You could also glaze the trim...Britemax black max is IMO the best filling glaze Ive used while leaving a perfect finish but really has to be used with machine for best results.


----------



## beatty599 (Sep 18, 2016)

For interior as A&J said All in One is perfect for them, otherwise get a nano polisher and it'll be far easier.


----------



## BrummyPete (Jun 10, 2010)

I've used bilt hamber cleanser Polish on my interior trims and it's worked very well

Sent from my SM-G955F using Tapatalk


----------



## Fairtony (Mar 12, 2018)

For those suggesting a good AIO for the trim, how are you applying it to intricate areas, like around volume nobs? And what do you do about all the dust?!


----------



## westerman (Oct 12, 2008)

Fairtony said:


> For those suggesting a good AIO for the trim, how are you applying it to intricate areas, like around volume nobs? And what do you do about all the dust?!


I use a ladies large makeup brush for dust around the knobs and brilliant for doing infotainment centre screens too.
They are the softest brush ever and perfectly safe for all your delicate areas ( Oooh errr!)
Best thing is they can be had for coppers.

Harry


----------



## Fairtony (Mar 12, 2018)

westerman said:


> I use a ladies large makeup brush for dust around the knobs and brilliant for doing infotainment centre screens too.
> They are the softest brush ever and perfectly safe for all your delicate areas ( Oooh errr!)
> Best thing is they can be had for coppers.
> 
> Harry


I mean how do I apply an AIO to fiddly areas, like around a volume button, and work it in? And surely white dust/residue will go everywhere when I buff away.


----------



## New2Bubbles (Aug 19, 2017)

I have the same issue on the gear surround. It's a shame they don't do a pre cut protection film for the piano black trim. I will give the BH Cleanser Polish a go on the finishing pad


----------



## Christian6984 (Dec 20, 2007)

A&J said:


> Well if you can machine polish then I suggest you machine polish with Carpro essence.
> 
> Machine polishing will always perform better then hand polishing sooooooo...yeah...
> 
> You could also glaze the trim...Britemax black max is IMO the best filling glaze Ive used while leaving a perfect finish but really has to be used with machine for best results.

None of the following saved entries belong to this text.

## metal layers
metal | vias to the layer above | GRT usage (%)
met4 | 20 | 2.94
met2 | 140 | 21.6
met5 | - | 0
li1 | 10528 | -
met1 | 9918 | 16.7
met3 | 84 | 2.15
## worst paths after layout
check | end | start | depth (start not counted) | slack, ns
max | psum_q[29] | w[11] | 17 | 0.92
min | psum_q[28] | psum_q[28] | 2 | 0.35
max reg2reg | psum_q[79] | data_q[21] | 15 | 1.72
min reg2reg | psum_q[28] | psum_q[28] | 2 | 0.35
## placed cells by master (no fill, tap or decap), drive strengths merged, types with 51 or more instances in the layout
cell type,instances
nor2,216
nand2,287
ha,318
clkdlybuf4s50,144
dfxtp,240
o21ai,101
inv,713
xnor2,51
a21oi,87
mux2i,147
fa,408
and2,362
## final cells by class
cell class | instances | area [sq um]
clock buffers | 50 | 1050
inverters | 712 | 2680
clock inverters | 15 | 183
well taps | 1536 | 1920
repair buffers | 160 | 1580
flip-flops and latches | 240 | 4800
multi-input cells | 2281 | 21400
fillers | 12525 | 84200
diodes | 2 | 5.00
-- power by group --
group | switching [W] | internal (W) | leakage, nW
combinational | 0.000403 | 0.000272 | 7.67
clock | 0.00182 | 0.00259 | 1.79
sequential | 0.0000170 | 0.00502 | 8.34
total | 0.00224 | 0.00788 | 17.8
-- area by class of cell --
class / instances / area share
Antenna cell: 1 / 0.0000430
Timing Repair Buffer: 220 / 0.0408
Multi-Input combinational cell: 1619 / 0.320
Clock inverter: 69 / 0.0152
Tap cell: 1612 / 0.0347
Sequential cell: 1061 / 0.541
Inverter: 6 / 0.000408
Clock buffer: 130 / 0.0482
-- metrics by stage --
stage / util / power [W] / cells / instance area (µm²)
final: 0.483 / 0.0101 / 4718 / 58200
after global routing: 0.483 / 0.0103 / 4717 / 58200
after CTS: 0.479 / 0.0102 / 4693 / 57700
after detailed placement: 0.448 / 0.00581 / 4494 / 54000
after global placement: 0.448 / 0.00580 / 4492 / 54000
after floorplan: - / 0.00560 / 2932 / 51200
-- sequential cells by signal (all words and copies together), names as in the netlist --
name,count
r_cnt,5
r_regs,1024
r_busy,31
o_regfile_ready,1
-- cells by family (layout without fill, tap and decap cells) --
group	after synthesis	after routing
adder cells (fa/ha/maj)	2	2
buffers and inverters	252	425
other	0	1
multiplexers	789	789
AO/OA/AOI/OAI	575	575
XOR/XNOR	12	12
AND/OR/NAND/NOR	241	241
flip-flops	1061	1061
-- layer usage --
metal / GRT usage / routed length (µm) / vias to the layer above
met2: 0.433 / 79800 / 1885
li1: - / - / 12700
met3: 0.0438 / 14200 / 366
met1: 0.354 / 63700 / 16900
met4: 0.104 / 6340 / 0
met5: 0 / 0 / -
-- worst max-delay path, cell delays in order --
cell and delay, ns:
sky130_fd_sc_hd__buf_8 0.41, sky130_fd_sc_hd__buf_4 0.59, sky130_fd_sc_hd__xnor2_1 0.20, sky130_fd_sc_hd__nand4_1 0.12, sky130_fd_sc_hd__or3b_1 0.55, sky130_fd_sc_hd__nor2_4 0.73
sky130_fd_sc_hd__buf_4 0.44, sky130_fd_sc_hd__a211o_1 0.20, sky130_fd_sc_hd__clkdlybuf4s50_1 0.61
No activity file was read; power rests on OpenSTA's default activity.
## config.mk

```make
export PLATFORM = sky130hd
export DESIGN_NAME = textmode_fb_sequencer
export DESIGN_NICKNAME = d
export VERILOG_FILES = /design/src/rtl/textmode_pkg.sv /design/src/rtl/fb_port_arbiter.sv /design/src/rtl/textmode_fb_sequencer.sv
export SDC_FILE = /design/constraint.sdc
export NUM_CORES = 1
export LEC_CHECK = 0
export ABC_AREA = 1
export CELL_PAD_IN_SITES_DETAIL_PLACEMENT = 2
export CELL_PAD_IN_SITES_GLOBAL_PLACEMENT = 2
export CORE_ASPECT_RATIO = 1.1
export CORE_MARGIN = 2
export CORE_UTILIZATION = 25
export DETAILED_ROUTE_END_ITERATION = 8
export PLACE_DENSITY = 0.84
export SYNTH_ARGS = -nofsm -noshare
export SYNTH_HDL_FRONTEND = slang
export SYNTH_HIERARCHICAL = 1
export SYNTH_SLANG_ARGS = --single-unit
export TNS_END_PERCENT = 30
```

## constraint.sdc

```tcl
create_clock -name CLK_SYS -period 8 [get_ports CLK_SYS]
set_input_delay 1.6 -clock CLK_SYS [delete_from_list [all_inputs] [get_ports CLK_SYS]]
set_output_delay 1.6 -clock CLK_SYS [all_outputs]
set_load 0.01 [all_outputs]
```
==> config.mk <==
export PLATFORM = sky130hd
export DESIGN_NAME = display_update_ctrl
export DESIGN_NICKNAME = d
export VERILOG_FILES = /design/src/rtl/display_ctrl_pkg.sv /design/src/rtl/sysclk_divider.sv /design/src/rtl/display_update_ctrl.sv
export SDC_FILE = /design/constraint.sdc
export NUM_CORES = 1
export LEC_CHECK = 0
export ABC_AREA = 0
export BUFFER_PORTS_ARGS = -buffer_cell sky130_fd_sc_hd__buf_2
export CAP_MARGIN = 40
export CORE_UTILIZATION = 55
export CTS_CLUSTER_DIAMETER = 80
export DETAILED_ROUTE_END_ITERATION = 12
export GPL_ROUTABILITY_DRIVEN = 1
export PLACE_DENSITY_LB_ADDON = 0.3
export SYNTH_ARGS = -nofsm -noshare
export SYNTH_HDL_FRONTEND = slang
export SYNTH_SLANG_ARGS = --single-unit
==> constraint.sdc <==
create_clock -name i_clk -period 5.2 [get_ports i_clk]
set_input_delay 1.04 -clock i_clk [delete_from_list [all_inputs] [get_ports i_clk]]
set_output_delay 1.04 -clock i_clk [all_outputs]
set_load 0.02 [all_outputs]
<file path="src/rtl/exp_accel_core.sv">
// exp_accel_core: Avalon-MM integer power engine, BASE^EXP mod 2^WIDTH.
// Ports: clk_clk, reset_reset_n, avs_* CSR slave, irq (done & irq_en), busy_export.
module exp_accel_core #(
  parameter int WIDTH     = 32,
  parameter int EXP_WIDTH = 32
) (
  input  logic        clk_clk,
  input  logic        reset_reset_n,
  input  logic [2:0]  avs_address,
  input  logic        avs_write,
  input  logic [31:0] avs_writedata,
  input  logic        avs_read,
  output logic [31:0] avs_readdata,
  output logic        irq,
  output logic        busy_export
);

  typedef enum logic [2:0] {
    S_IDLE,
    S_CHECK,
    S_MUL,
    S_SQR,
    S_FINISH
  } state_t;

  state_t state;

  logic [WIDTH-1:0]     base_q;
  logic [WIDTH-1:0]     base_nx;
  logic [WIDTH-1:0]     result_q;
  logic [WIDTH-1:0]     acc;
  logic [WIDTH-1:0]     b;
  logic [EXP_WIDTH-1:0] exp_q;
  logic [EXP_WIDTH-1:0] e;
  logic                 busy;
  logic                 done;
  logic                 ovf;
  logic                 irq_en;

  logic [WIDTH-1:0]   mul_a;
  logic [2*WIDTH-1:0] prod;
  logic [WIDTH-1:0]   prod_hi;
  logic [WIDTH-1:0]   prod_lo;

  logic        wr_ctrl;
  logic        wr_base;
  logic        wr_exp;
  logic        wr_status;
  logic        start;
  logic [31:0] base_lo_rd;
  logic [31:0] base_hi_rd;
  logic [31:0] res_lo_rd;
  logic [31:0] res_hi_rd;
  logic [31:0] rd_mux;

  assign wr_ctrl   = avs_write && (avs_address == 3'd0);
  assign wr_base   = avs_write && (avs_address == 3'd1);
  assign wr_exp    = avs_write && (avs_address == 3'd2);
  assign wr_status = avs_write && (avs_address == 3'd4);
  assign start     = wr_ctrl && avs_writedata[0];

  // One multiplier: acc*b in MUL, b*b otherwise.
  assign mul_a   = (state == S_MUL) ? acc : b;
  assign prod    = {{WIDTH{1'b0}}, mul_a} * {{WIDTH{1'b0}}, b};
  assign prod_hi = prod[2*WIDTH-1:WIDTH];
  assign prod_lo = prod[WIDTH-1:0];

  // Wide operands split across a low word and a high word.
  generate
    if (WIDTH > 32) begin : g_wide
      always_comb begin
        base_nx = base_q;
        if (wr_base) base_nx[31:0] = avs_writedata;
        if (avs_write && (avs_address == 3'd5))
          base_nx[WIDTH-1:32] = avs_writedata[WIDTH-33:0];
      end
      assign base_lo_rd = base_q[31:0];
      assign res_lo_rd  = result_q[31:0];
      assign base_hi_rd = 32'(base_q[WIDTH-1:32]);
      assign res_hi_rd  = 32'(result_q[WIDTH-1:32]);
    end else begin : g_narrow
      always_comb begin
        base_nx = base_q;
        if (wr_base) base_nx = avs_writedata[WIDTH-1:0];
      end
      assign base_lo_rd = 32'(base_q);
      assign res_lo_rd  = 32'(result_q);
      assign base_hi_rd = '0;
      assign res_hi_rd  = '0;
    end
  endgenerate

  always_comb begin
    rd_mux = '0;
    case (avs_address)
      3'd0:    rd_mux = {30'b0, irq_en, busy};
      3'd1:    rd_mux = base_lo_rd;
      3'd2:    rd_mux = 32'(exp_q);
      3'd3:    rd_mux = res_lo_rd;
      3'd4:    rd_mux = {29'b0, ovf, done, busy};
      3'd5:    rd_mux = base_hi_rd;
      3'd6:    rd_mux = res_hi_rd;
      default: rd_mux = '0;
    endcase
  end

  always_ff @(posedge clk_clk or negedge reset_reset_n) begin
    if (!reset_reset_n) begin
      base_q       <= '0;
      exp_q        <= '0;
      irq_en       <= 1'b0;
      avs_readdata <= '0;
    end else begin
      base_q <= base_nx;
      if (wr_exp) exp_q <= avs_writedata[EXP_WIDTH-1:0];
      if (wr_ctrl) irq_en <= avs_writedata[1];
      // Mux sees pre-write values, so read-during-write returns old data.
      avs_readdata <= avs_read ? rd_mux : '0;
    end
  end

  always_ff @(posedge clk_clk or negedge reset_reset_n) begin
    if (!reset_reset_n) begin
      state    <= S_IDLE;
      acc      <= '0;
      b        <= '0;
      e        <= '0;
      result_q <= '0;
      busy     <= 1'b0;
      done     <= 1'b0;
      ovf      <= 1'b0;
    end else begin
      // W1C first; engine updates below take priority.
      if (wr_status) begin
        if (avs_writedata[1]) done <= 1'b0;
        if (avs_writedata[2]) ovf  <= 1'b0;
      end
      case (state)
        S_IDLE: begin
          if (start) begin
            acc   <= WIDTH'(1);
            b     <= base_q;
            e     <= exp_q;
            done  <= 1'b0;
            ovf   <= 1'b0;
            busy  <= 1'b1;
            state <= S_CHECK;
          end
        end
        S_CHECK: begin
          state <= (e == '0) ? S_FINISH : S_MUL;
        end
        S_MUL: begin
          if (e[0]) begin
            acc <= prod_lo;
            if (prod_hi != '0) ovf <= 1'b1;
          end
          state <= S_SQR;
        end
        S_SQR: begin
          b <= prod_lo;
          e <= e >> 1;
          // A lost square only matters if it is used again.
          if ((prod_hi != '0) && ((e >> 1) != '0)) ovf <= 1'b1;
          state <= S_CHECK;
        end
        S_FINISH: begin
          result_q <= acc;
          done     <= 1'b1;
          busy     <= 1'b0;
          state    <= S_IDLE;
        end
        default: state <= S_IDLE;
      endcase
    end
  end

  assign irq         = done & irq_en;
  assign busy_export = busy;

endmodule
</file>
<file path="config.mk">
export PLATFORM = sky130hd
export DESIGN_NAME = exp_accel_core
export DESIGN_NICKNAME = d
export VERILOG_FILES = /design/src/rtl/exp_accel_core.sv
export SDC_FILE = /design/constraint.sdc
export NUM_CORES = 2
export LEC_CHECK = 0
export CAP_MARGIN = 40
export CORE_UTILIZATION = 60
export DETAILED_ROUTE_END_ITERATION = 6
export GPL_TIMING_DRIVEN = 0
export HOLD_SLACK_MARGIN = 0.02
export PLACE_DENSITY_LB_ADDON = 0.2
export SYNTH_ARGS = -nofsm -noshare
export SYNTH_HDL_FRONTEND = slang
export SYNTH_SLANG_ARGS = --single-unit
</file>
<file path="constraint.sdc">
create_clock -name clk_clk -period 8.82 [get_ports clk_clk]
set_input_delay 1.323 -clock clk_clk [delete_from_list [all_inputs] [get_ports clk_clk]]
set_output_delay 1.323 -clock clk_clk [all_outputs]
set_load 0.02 [all_outputs]
</file>
After elaboration in Yosys (flattened, before gate mapping) --
Cells that the tools add are included.
Word-level totals: word-level logic and storage cells 67, input bits 39, output and inout bits 34, register bits 231
Operators by class: reductions and logical operators 17, mux-type cells 26, equality and inequality tests 10, multiply operators 1, bitwise operators 1
Operator list (count):
- 32-bit two-way mux | 6
- 32-bit case mux with 2 select lines | 3
- 32-bit case mux with 5 select lines | 1
- 32-bit by 32-bit multiplier with 64-bit output | 1
- 32-bit nonzero test | 2
- 32-bit zero test | 1
- 3-bit by 2-bit equality test with 1-bit output (second input constant) | 4
- 3-bit case mux with 4 select lines | 1
- 1-bit two-way mux | 10
- 3-bit by 1-bit equality test with 1-bit output (second input constant) | 2
- 3-bit equality test (second input constant) | 2
- 1-bit logical AND | 6
- 3-bit zero test | 2
- 3-bit two-way mux | 2
- 2-bit nonzero test | 3
- 2-bit inequality test (second input constant) | 2
- 1-bit case mux with 2 select lines | 2
- 2-bit AND reduction | 2
- 1-bit case mux with 3 select lines | 1
- 3-bit AND reduction | 1
- 1-bit bitwise AND | 1

Depth between registers and ports, before layout --
depth in word-level cells 7, gate-level depth with buffers 37, depth with buffers taken out 33

Worst setup path before layout --
No wires, ideal clock.
path type register -> register, from register state[2], to register ovf, stages on the path, launching flop included 32, period minus slack after synthesis 8.614 ns, path buffers 4, data arrival time 8.490 ns, required time 8.696 ns, setup time 0.124 ns, slack 0.206 ns, cells stage by stage dfrtp_1 > clkbuf_1 > nor3_1 > clkbuf_1 > nand2_1 > nand2_1 > clkbuf_1 > nand2_1 > fa_1 > inv_1 > fa_1 > inv_1 > fa_1 > inv_1 > fa_1 > inv_1 > fa_1 > fa_1 > fa_1 > fa_1 > inv_1 > ha_1 > clkbuf_1 > nand4_1 > or3_1 > nor3_1 > a21oi_1 > xnor2_1 > or4_1 > nor4_1 > nand4_1 > o31a_1
Between the ends: cells in the longest elaborated chain, start to end 7, elaborated cells between the ends (all ways) 11, those cells by class mul: 1; eq/ne: 2; mux: 5; reduce/logical: 3
RTL lines:
- start, declared | line 26 | state_t state;
- start signal, assigned | line 151 | state <= (e == '0) ? S_FINISH : S_MUL;
- 3-bit by 2-bit equality test with 1-bit output | line 63, 138
- 32-bit two-way mux | line 63 | assign mul_a = (state == S_MUL) ? acc : b;
- 32-bit by 32-bit multiplier with 64-bit output | line 64 | assign prod = {{WIDTH{1'b0}}, mul_a} * {{WIDTH{1'b0}}, b};
- 32-bit nonzero test | line 156, 164
- 1-bit two-way mux / 1-bit logical AND (equally long branches) | line 156, 164
- 1-bit two-way mux (on tied branches) | line 154, 164
- 1-bit case mux with 3 select lines * | line 138 | case (state)
- end signal, assigned | line 136 | if (avs_writedata[2]) ovf <= 1'b0;
- end signal, assigned | line 156 | if (prod_hi != '0) ovf <= 1'b1;
- end signal, assigned | line 164 | if ((prod_hi != '0) && ((e >> 1) != '0)) ovf <= 1'b1;
- end, declared | line 37 | logic ovf;
Every way passes the cells marked *; elsewhere a longest branch is shown, timed or not. A chain may end at the register's enable or synchronous reset.

Worst setup path after layout --
from register b[9], to register ovf
Between the ends: cells in the longest elaborated chain, start to end 6, elaborated cells between the ends (all ways) 8, those cells by class mul: 1; mux: 5; reduce/logical: 2
RTL lines:
- start, declared | line 32 | logic [WIDTH-1:0] b;
- start signal, assigned | line 142 | b <= base_q;
- start signal, assigned | line 161 | b <= prod_lo;
- 32-bit two-way mux | line 63
- 32-bit by 32-bit multiplier with 64-bit output * | line 64
- 32-bit nonzero test * | line 156, 164
- 1-bit two-way mux / 1-bit logical AND (equally long branches) | line 156, 164
- 1-bit two-way mux (on tied branches) | line 154, 164
- 1-bit case mux with 3 select lines * | line 138
Marks and branches as above.

==> flow_metrics.py <==
metrics = {
    "logic_synthesis": {
        "synth_edf_count": 0,
        "synth-compound-area-share_pct": 6.35,
        "syn_nets": 5799,
        "syn_area_sq_um": 43300,
        "synthMuxAreaShare_pct": 3.36,
        "avgSynthCellArea_sq_um": 9.41,
        "yosys_warnings": 0,
        "yosys.area_share.simple_pct": 17.6,
        "synth_cell_type_count": 76,
        "yosys_most_used_dff": "dfrtp_1",
        "synthXorXnorAreaFrac_pct": 0.991,
        "synth_top_family_by_area": "adder cells",
        "synthArstFlopShare_pct": 100,
        "yosysSeqAreaShare_pct": 13.4,
        "synth_fa_ha_area_share_pct": 49.0,
        "syn_inst": 4601,
        "synth-seq-cells": 231,
    },
    "global_route": {
        "grt_pass1_wl_microns": 242000,
        "grt_max_degree": 119,
        "grt_antenna_before_repair": 10,
        "grt-ovfl-total": 0,
        "track_usage_pct": 45.7,
        "first_global_vias": 37100,
    },
    "sta": {
        "fin_crit_sh_pct": 108,
        "slew_viol_final": 0,
        "worst_pin_slew_ps": 1080,
        "slew_headroom_pct": 27.9,
        "skew_ps": 11.8,
        "setup_viol": 1,
        "layout_setup_ws_ps": -721,
        "rsz0062_at_grt": "yes",
        "period_minus_slack_ps": 9540,
        "timing.hold.ws_ps": 509,
        "fmax_mhz": 105,
        "hold_viol_final": 0,
    },
    "place": {
        "dp.final_hpwl_microns": 135000,
        "gp_congestion": 1.10,
        "io_buffers": 70,
        "place_area_sq_um": 45900,
        "place_ws_ps": -3030,
    },
    "hold_path": {
        "min_path_type": "reg2reg",
    },
    "setup_path": {
        "cp_top_family": "adder cells",
        "crit_slowest_cell": "clkbuf_1",
        "path_cells": "clkbuf_1 > and2_1 > fa_1 > fa_1 > inv_1 > fa_1 > fa_1 > fa_1 > inv_1 > fa_1 > fa_2 > fa_1 > ha_4 > a21oi_1 > o21ai_4 > nor2_1 > nand3_2 > a21o_4 > a21oi_1 > xnor2_1 > or4_4 > nor4_4 > nand4_1 > o31a_1",
        "worst-r2r-setup-slack_ps": -720,
        "critical_path_class": "reg2reg",
        "end_kind": "register",
        "cp_max_fo": 10,
        "cp-start-kind": "register",
        "required_ps": 9150,
        "critPathBufInv": 3,
        "cp_slowest_stage_delay_ps": 870,
        "cpMostUsedCell": "fa_1",
        "cp.arrival_ps": 9880,
    },
    "die": {
        "initial_core_util_pct": 60.6,
        "die_y_microns": 271,
        "die_width_microns": 271,
        "ios": 73,
        "core_sq_um": 71500,
        "row_count": 98,
        "die_area_sq_um": 73200,
    },
    "detailed_routing": {
        "drtIter0Drc": 3985,
        "drc": 0,
        "vias": 35400,
        "drtAntennaViolNets": 0,
        "drt_wl_total_microns": 163000,
        "vias_per_cell": 6.15,
        "dr.pass1.iters": 6,
        "avgRoutedWirePerCell_microns": 28.3,
    },
    "clock_network": {
        "clock_sinks": 231,
        "clkTransAtPathRegs_ps": 60,
        "cts-hold-fix-buffers": 0,
        "cts_buffers": 23,
        "insertion_delay_ps": 510,
        "htreeDepth": 1,
        "clockBufferDepth": 3,
        "cts_root_buffer": "clkbuf_16",
        "cts_tree": "yes",
    },
    "job": {
        "maxCapViolCount": 0,
    },
    "layout": {
        "fin_nets": 5980,
        "drive_gt1_share_pct": 9.76,
        "fin_area_sq_um": 48100,
        "syn2layout_area_growth_pct": 11.0,
    },
    "status": {
        "violations": "setup timing",
        "status": "complete, but fails checks",
    },
}
[cell usage in the layout, fill, tap and decap left out, types with 12 or more instances in the layout]
master / instances
nand4_1: 26
clkbuf_8: 24
buf_8: 23
a22oi_1: 59
a21oi_1: 98
fa_1: 878
buf_4: 43
dfrtp_1: 230
inv_1: 769
o21ai_0: 87
nor2_1: 113
mux2_2: 99
xor2_1: 19
nand3_1: 54
fa_2: 18
nand2_2: 20
clkbuf_2: 31
o21a_1: 34
clkbuf_1: 181
mux2i_1: 33
o21ai_1: 20
and2_1: 573
a21o_1: 19
nor2b_1: 35
clkbuf_4: 28
buf_6: 35
clkbuf_16: 25
xnor2_1: 29
nand2_1: 631
nor3_1: 12
buf_2: 13
clkdlybuf4s50_1: 69
ha_1: 245
ha_4: 13
[logic make-up after synthesis]
group,count (synthesis)
xor+xnor,49
mux,133
flops,231
fa+ha+maj,1159
buf+inv,1065
simple gates,1532
compound gates,432
[worst reg2reg max path: stages, from the launching register on]
cell and delay, ps:
dfrtp_1 810, clkbuf_1 870, and2_1 280, fa_1 460, fa_1 580, inv_1 70, fa_1 560, fa_1 450
fa_1 550, inv_1 60, fa_1 460, fa_2 650, fa_1 480, ha_4 270, a21oi_1 310, o21ai_4 130
nor2_1 160, nand3_2 160, a21o_4 290, a21oi_1 190, xnor2_1 140, or4_4 570, nor4_4 290, nand4_1 170
o31a_1 410
[metrics by stage]
stage,std cells,util (%),setup TNS (ps)
after floorplan,4601,-,0
after global placement,5621,63.2,-768860
after detailed placement,5682,64.3,-19450
after CTS,5744,66.9,-558
after global routing,5747,67.2,-760
final,5755,67.2,-721
[registers in the layout, indices dropped and copies added, names as in the netlist]
signal / flops
acc: 32
avs_readdata: 32
b: 32
base_lo_rd: 32
e: 32
exp_q: 32
res_lo_rd: 32
state: 3
busy_export: 1
done: 1
irq_en: 1
ovf: 1
[path summary, 6_finish.rpt]
check / from / endpoint / depth (start not counted)
max: b[9] / ovf / 24
min: e[27] / e[27] / 2
max reg2reg: b[9] / ovf / 24
min reg2reg: e[27] / e[27] / 2
max in group asynchronous: reset_reset_n / base_lo_rd[23] / 2
min in group asynchronous: reset_reset_n / avs_readdata[10] / 1
[per-layer routing]
layer  up-vias  GRT usage [%]  part of all wire, %
li1      14400              -                    -
met1     18000           58.9                   36
met2      2344           67.8                   43
met3       665           13.0                   12
met4        10           29.5                  8.4
met5         -              0                0.047
[synth_stat cells, drive strengths merged, types with 5 or more instances]
master / instances / area [sq um]
fa: 896 / 17900
inv: 772 / 2900
nand2: 652 / 2450
and2: 573 / 3580
clkbuf: 279 / 1050
ha: 263 / 3290
dfrtp: 231 / 5780
nor2: 118 / 443
o21ai: 117 / 586
a21oi: 113 / 566
mux2: 99 / 1110
a22oi: 59 / 443
nand3: 57 / 295
nor2b: 35 / 219
o21a: 35 / 263
mux2i: 34 / 340
xnor2: 29 / 254
nand4: 26 / 163
a21o: 20 / 150
xor2: 20 / 175
buf: 14 / 73.8
nor4: 14 / 87.6
nor3: 13 / 65.1
o211ai: 11 / 82.6
a31oi: 9 / 56.3
and3: 9 / 56.3
o22ai: 9 / 56.3
nand2b: 8 / 50.1
o21bai: 7 / 52.6
or3: 7 / 43.8
a221oi: 5 / 56.3
or2: 5 / 31.3
[final cells by class]
type                       instances  area (sq um)
antenna                            8          20.0
buffer                           280          1460
clock buffer                      34           687
clock inverter                     6          57.6
fill                            5830         23400
inverter                         772          2900
multi-input combinational       3305         34200
sequential                       231          5780
tap                              950          1190
timing repair buffer             169          1780
[what timing repair did]
action | in CTS | in global routing
resized for setup | 286 | 69
hold endpoints to repair | 0 | 0
buffers inserted | 31 | 5
endpoints found under the setup margin | 31 | 9
pin swaps | 29 | 23
cloned | 1 | 0
Power is not shown: default switching activity piles up to over one toggle a cycle in this logic, so the estimate is an artifact.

I can also vouch for Britemax Black Max if your looking to mask the swirls, has pretty good filling capabilities imo


----------



## Brian1612 (Apr 5, 2015)

Christian6984 said:


> I can also vouch for Britemax Black Max if your looking to mask the swirls, has pretty good filling capabilities imo


Black max is a light abrasive and contains no fillers. Been said many times by the company rep on here.

Sent from my SM-G950F using Tapatalk


----------



## Christian6984 (Dec 20, 2007)

Brian1612 said:


> Black max is a light abrasive and contains no fillers. Been said many times by the company rep on here.
> 
> Sent from my SM-G950F using Tapatalk


well that's a surprise, didn't know that


----------